Desafios também na formação

A lei 11.350 assegura que os agentes comunitários de saúde devem ter uma formação inicial. A lei não diz, entretanto, que essa formação precisa continuar. “Os agentes deveriam ter formação técnica, pois eles têm um trabalho muito importante e complexo e para o qual ainda não se destinam os devidos investimentos”, sugere Mariana. E completa: “Há dívidas históricas com estes trabalhadores em relação à melhoria salarial e condições de trabalho e também em relação à formação. Essa discussão do aumento dos gastos em relação aos ACS é usada como argumento para a não formação técnica dos agentes. Esperamos que a pauta da formação continue sendo uma frente do movimento organizado dos agentes comunitários porque ainda há muito o que conquistar”. A professora explica que poucos estados realizaram a formação continuada desses trabalhadores. No Rio de Janeiro, a EPSJV/Fiocruz coordena a formação de alguns agentes comunitários de saúde, no âmbito de uma parceria com a secretaria municipal de saúde. “Em muitos lugares só acontece a primeira etapa do curso técnico, que é financiada pelo Ministério da Saúde. E em alguns municípios não foi realizada nem a primeira etapa ainda, apenas realizam um curso chamado de ambientação, que é um curso rápido, de introdução aos temas da Saúde da Família. Os municípios justificam que quando fizerem a primeira etapa descontarão essa carga horária da ambientação já realizada”, comenta.

Mobilização

Antes da aprovação do piso salarial na comissão especial, os agentes comunitários de saúde e agentes de combate às endemias permaneceram acampados durante três dias em Brasília. As professoras Mariana e Vera Joana reforçam a importância de a categoria permanecer mobilizada para conquistar os direitos. “Desde 1991, os agentes são considerados trabalhadores da saúde em uma política nacional. Mas eles só tiveram a profissão reconhecida 14 anos depois, com a lei 10.507.Depois, com a lei 11.350, começa-se a falar de vínculo e a aprovação do piso só vem depois de mais de 20 anos. Com isso, vemos a importância da organização dos agentes em um movimento social”, ressalta Mariana.

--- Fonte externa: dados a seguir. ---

--- src/rtl/ram_dump_tx_pkg.sv ---
// ram_dump_tx_pkg: shared types and width helpers for the RAM dump engine.
// Latency: n/a (types and constant functions only).
// Backpressure: n/a.
// Contents: FSM state enumeration, DATA_W legality check, bytes-per-word and
// byte-counter width helpers. Honours DUMP_CHECKSUM_EN (adds the CSUM states).
package ram_dump_tx_pkg;

  typedef enum logic [3:0] {
    ST_IDLE,
    ST_READ,
    ST_CAPTURE,
    ST_SEND,
    ST_WAIT,
    ST_NEXT,
`ifdef DUMP_CHECKSUM_EN
    ST_CSUM_SEND,
    ST_CSUM_WAIT,
`endif
    ST_DONE
  } state_t;

  // Word width must be whole bytes, 8..128 bits.
  function automatic bit data_w_ok(input int w);
    return (w % 8 == 0) && (w >= 8) && (w <= 128);
  endfunction

  // BYTES = DATA_W / 8
  function automatic int bytes_of(input int w);
    return w / 8;
  endfunction

  // Byte counter must hold BYTES itself, hence BYTES+1 codes.
  function automatic int cnt_w_of(input int w);
    return $clog2(w / 8 + 1);
  endfunction

endpackage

A assessora jurídica do Conacs também concorda que a mobilização deve continuar. Ela faz um apelo aos agentes para que continuem unidos e fortaleçam a Conacs. “Ainda temos muito o que fazer. Como mostra o exemplo dos professores, não basta ter isso na lei, somos nós que temos que conseguir esse piso na prática. Precisaremos partir para o embate nos estados e municípios. Sabemos muito bem que as nossas conquistas não caem em nosso colo. Há estados que sequer cumprem o que determina a emenda constitucional 51”, diz.